▸ **Problem to solve**:
Could you retype the whole listing, word for word?

▸ **Information shown**:

[src/rtl/mem_access_unit.sv]
// Load/store front end for a byte-addressed big-endian word memory.
// Sub-word stores are done as read-modify-write because the memory only commits full words.
module mem_access_unit #(
    parameter int unsigned MEM_DEPTH = 250000
) (
    input  logic        clock,
    input  logic        reset,
    input  logic        req_valid,
    output logic        req_ready,
    input  logic        req_we,
    input  logic [1:0]  req_size,
    input  logic        req_signed,
    input  logic [31:0] req_addr,
    input  logic [31:0] req_wdata,
    output logic        resp_valid,
    output logic [31:0] resp_rdata,
    output logic        resp_err,
    output logic [31:0] mem_addr_32,
    output logic [31:0] mem_data_out_32,
    input  logic [31:0] mem_data_in_32,
    output logic        mem_rw,
    output logic        mem_en
);

    typedef enum logic [1:0] {
        IDLE = 2'd0,
        RD   = 2'd1,
        WR   = 2'd2,
        RESP = 2'd3
    } state_t;

    localparam logic [1:0] SZ_BYTE = 2'b00;
    localparam logic [1:0] SZ_HALF = 2'b01;
    localparam logic [1:0] SZ_WORD = 2'b10;
    localparam logic [1:0] SZ_RSVD = 2'b11;

    state_t      state_q, state_d;
    logic        we_q, we_d;
    logic [1:0]  size_q, size_d;
    logic        signed_q, signed_d;
    logic [31:0] addr_q, addr_d;
    logic [31:0] wdata_q, wdata_d;
    logic [31:0] word_q, word_d;
    logic        err_q, err_d;

    logic [31:0] word_addr;
    logic [1:0]  offset;
    logic [32:0] req_last_byte;
    logic        req_err;
    logic [31:0] load_val;
    logic [31:0] merged;

    assign word_addr = {addr_q[31:2], 2'b00};
    assign offset    = addr_q[1:0];

    // Widened by one bit so addresses near 2^32 cannot wrap past the depth check.
    assign req_last_byte = {1'b0, req_addr[31:2], 2'b00} + 33'd3;

    always_comb begin
        req_err = 1'b0;
        if (req_size == SZ_RSVD)
            req_err = 1'b1;
        if (req_size == SZ_HALF && req_addr[0])
            req_err = 1'b1;
        if (req_size == SZ_WORD && req_addr[1:0] != 2'b00)
            req_err = 1'b1;
        if (req_last_byte > 33'(MEM_DEPTH))
            req_err = 1'b1;
    end

    // Lane extraction; offset 0 is the most significant byte.
    always_comb begin
        load_val = word_q;
        case (size_q)
            SZ_BYTE: begin
                case (offset)
                    2'd0:    load_val = {24'd0, word_q[31:24]};
                    2'd1:    load_val = {24'd0, word_q[23:16]};
                    2'd2:    load_val = {24'd0, word_q[15:8]};
                    default: load_val = {24'd0, word_q[7:0]};
                endcase
                if (signed_q && load_val[7])
                    load_val[31:8] = '1;
            end
            SZ_HALF: begin
                load_val = offset[1] ? {16'd0, word_q[15:0]} : {16'd0, word_q[31:16]};
                if (signed_q && load_val[15])
                    load_val[31:16] = '1;
            end
            default: load_val = word_q;
        endcase
    end

    always_comb begin
        merged = word_q;
        case (size_q)
            SZ_BYTE: begin
                case (offset)
                    2'd0:    merged[31:24] = wdata_q[7:0];
                    2'd1:    merged[23:16] = wdata_q[7:0];
                    2'd2:    merged[15:8]  = wdata_q[7:0];
                    default: merged[7:0]   = wdata_q[7:0];
                endcase
            end
            SZ_HALF: begin
                if (offset[1])
                    merged[15:0] = wdata_q[15:0];
                else
                    merged[31:16] = wdata_q[15:0];
            end
            default: merged = wdata_q;
        endcase
    end

    always_comb begin
        state_d  = state_q;
        we_d     = we_q;
        size_d   = size_q;
        signed_d = signed_q;
        addr_d   = addr_q;
        wdata_d  = wdata_q;
        word_d   = word_q;
        err_d    = err_q;
        case (state_q)
            IDLE: begin
                if (req_valid) begin
                    we_d     = req_we;
                    size_d   = req_size;
                    signed_d = req_signed;
                    addr_d   = req_addr;
                    wdata_d  = req_wdata;
                    err_d    = req_err;
                    if (req_err)
                        state_d = RESP;
                    else if (req_we && req_size == SZ_WORD)
                        state_d = WR;
                    else
                        state_d = RD;
                end
            end
            RD: begin
                word_d  = mem_data_in_32;
                state_d = we_q ? WR : RESP;
            end
            WR:      state_d = RESP;
            RESP:    state_d = IDLE;
            default: state_d = IDLE;
        endcase
    end

    always_ff @(posedge clock or posedge reset) begin
        if (reset) begin
            state_q  <= IDLE;
            we_q     <= 1'b0;
            size_q   <= 2'b00;
            signed_q <= 1'b0;
            addr_q   <= 32'd0;
            wdata_q  <= 32'd0;
            word_q   <= 32'd0;
            err_q    <= 1'b0;
        end else begin
            state_q  <= state_d;
            we_q     <= we_d;
            size_q   <= size_d;
            signed_q <= signed_d;
            addr_q   <= addr_d;
            wdata_q  <= wdata_d;
            word_q   <= word_d;
            err_q    <= err_d;
        end
    end

    // Memory port is a pure decode of registered state, so it never glitches mid-cycle.
    always_comb begin
        mem_en          = 1'b0;
        mem_rw          = 1'b1;
        mem_addr_32     = 32'd0;
        mem_data_out_32 = 32'd0;
        case (state_q)
            RD: begin
                mem_en      = 1'b1;
                mem_addr_32 = word_addr;
            end
            WR: begin
                mem_en          = 1'b1;
                mem_rw          = 1'b0;
                mem_addr_32     = word_addr;
                mem_data_out_32 = merged;
            end
            default: ;
        endcase
    end

    assign req_ready  = (state_q == IDLE);
    assign resp_valid = (state_q == RESP);
    assign resp_err   = (state_q == RESP) && err_q;
    assign resp_rdata = (state_q == RESP && !we_q && !err_q) ? load_val : 32'd0;

endmodule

▸ **Completed exercise**:
[src/rtl/mem_access_unit.sv]
// Load/store front end for a byte-addressed big-endian word memory.
// Sub-word stores are done as read-modify-write because the memory only commits full words.
module mem_access_unit #(
    parameter int unsigned MEM_DEPTH = 250000
) (
    input  logic        clock,
    input  logic        reset,
    input  logic        req_valid,
    output logic        req_ready,
    input  logic        req_we,
    input  logic [1:0]  req_size,
    input  logic        req_signed,
    input  logic [31:0] req_addr,
    input  logic [31:0] req_wdata,
    output logic        resp_valid,
    output logic [31:0] resp_rdata,
    output logic        resp_err,
    output logic [31:0] mem_addr_32,
    output logic [31:0] mem_data_out_32,
    input  logic [31:0] mem_data_in_32,
    output logic        mem_rw,
    output logic        mem_en
);

    typedef enum logic [1:0] {
        IDLE = 2'd0,
        RD   = 2'd1,
        WR   = 2'd2,
        RESP = 2'd3
    } state_t;

    localparam logic [1:0] SZ_BYTE = 2'b00;
    localparam logic [1:0] SZ_HALF = 2'b01;
    localparam logic [1:0] SZ_WORD = 2'b10;
    localparam logic [1:0] SZ_RSVD = 2'b11;

    state_t      state_q, state_d;
    logic        we_q, we_d;
    logic [1:0]  size_q, size_d;
    logic        signed_q, signed_d;
    logic [31:0] addr_q, addr_d;
    logic [31:0] wdata_q, wdata_d;
    logic [31:0] word_q, word_d;
    logic        err_q, err_d;

    logic [31:0] word_addr;
    logic [1:0]  offset;
    logic [32:0] req_last_byte;
    logic        req_err;
    logic [31:0] load_val;
    logic [31:0] merged;

    assign word_addr = {addr_q[31:2], 2'b00};
    assign offset    = addr_q[1:0];

    // Widened by one bit so addresses near 2^32 cannot wrap past the depth check.
    assign req_last_byte = {1'b0, req_addr[31:2], 2'b00} + 33'd3;

    always_comb begin
        req_err = 1'b0;
        if (req_size == SZ_RSVD)
            req_err = 1'b1;
        if (req_size == SZ_HALF && req_addr[0])
            req_err = 1'b1;
        if (req_size == SZ_WORD && req_addr[1:0] != 2'b00)
            req_err = 1'b1;
        if (req_last_byte > 33'(MEM_DEPTH))
            req_err = 1'b1;
    end

    // Lane extraction; offset 0 is the most significant byte.
    always_comb begin
        load_val = word_q;
        case (size_q)
            SZ_BYTE: begin
                case (offset)
                    2'd0:    load_val = {24'd0, word_q[31:24]};
                    2'd1:    load_val = {24'd0, word_q[23:16]};
                    2'd2:    load_val = {24'd0, word_q[15:8]};
                    default: load_val = {24'd0, word_q[7:0]};
                endcase
                if (signed_q && load_val[7])
                    load_val[31:8] = '1;
            end
            SZ_HALF: begin
                load_val = offset[1] ? {16'd0, word_q[15:0]} : {16'd0, word_q[31:16]};
                if (signed_q && load_val[15])
                    load_val[31:16] = '1;
            end
            default: load_val = word_q;
        endcase
    end

    always_comb begin
        merged = word_q;
        case (size_q)
            SZ_BYTE: begin
                case (offset)
                    2'd0:    merged[31:24] = wdata_q[7:0];
                    2'd1:    merged[23:16] = wdata_q[7:0];
                    2'd2:    merged[15:8]  = wdata_q[7:0];
                    default: merged[7:0]   = wdata_q[7:0];
                endcase
            end
            SZ_HALF: begin
                if (offset[1])
                    merged[15:0] = wdata_q[15:0];
                else
                    merged[31:16] = wdata_q[15:0];
            end
            default: merged = wdata_q;
        endcase
    end

    always_comb begin
        state_d  = state_q;
        we_d     = we_q;
        size_d   = size_q;
        signed_d = signed_q;
        addr_d   = addr_q;
        wdata_d  = wdata_q;
        word_d   = word_q;
        err_d    = err_q;
        case (state_q)
            IDLE: begin
                if (req_valid) begin
                    we_d     = req_we;
                    size_d   = req_size;
                    signed_d = req_signed;
                    addr_d   = req_addr;
                    wdata_d  = req_wdata;
                    err_d    = req_err;
                    if (req_err)
                        state_d = RESP;
                    else if (req_we && req_size == SZ_WORD)
                        state_d = WR;
                    else
                        state_d = RD;
                end
            end
            RD: begin
                word_d  = mem_data_in_32;
                state_d = we_q ? WR : RESP;
            end
            WR:      state_d = RESP;
            RESP:    state_d = IDLE;
            default: state_d = IDLE;
        endcase
    end

    always_ff @(posedge clock or posedge reset) begin
        if (reset) begin
            state_q  <= IDLE;
            we_q     <= 1'b0;
            size_q   <= 2'b00;
            signed_q <= 1'b0;
            addr_q   <= 32'd0;
            wdata_q  <= 32'd0;
            word_q   <= 32'd0;
            err_q    <= 1'b0;
        end else begin
            state_q  <= state_d;
            we_q     <= we_d;
            size_q   <= size_d;
            signed_q <= signed_d;
            addr_q   <= addr_d;
            wdata_q  <= wdata_d;
            word_q   <= word_d;
            err_q    <= err_d;
        end
    end

    // Memory port is a pure decode of registered state, so it never glitches mid-cycle.
    always_comb begin
        mem_en          = 1'b0;
        mem_rw          = 1'b1;
        mem_addr_32     = 32'd0;
        mem_data_out_32 = 32'd0;
        case (state_q)
            RD: begin
                mem_en      = 1'b1;
                mem_addr_32 = word_addr;
            end
            WR: begin
                mem_en          = 1'b1;
                mem_rw          = 1'b0;
                mem_addr_32     = word_addr;
                mem_data_out_32 = merged;
            end
            default: ;
        endcase
    end

    assign req_ready  = (state_q == IDLE);
    assign resp_valid = (state_q == RESP);
    assign resp_err   = (state_q == RESP) && err_q;
    assign resp_rdata = (state_q == RESP && !we_q && !err_q) ? load_val : 32'd0;

endmodule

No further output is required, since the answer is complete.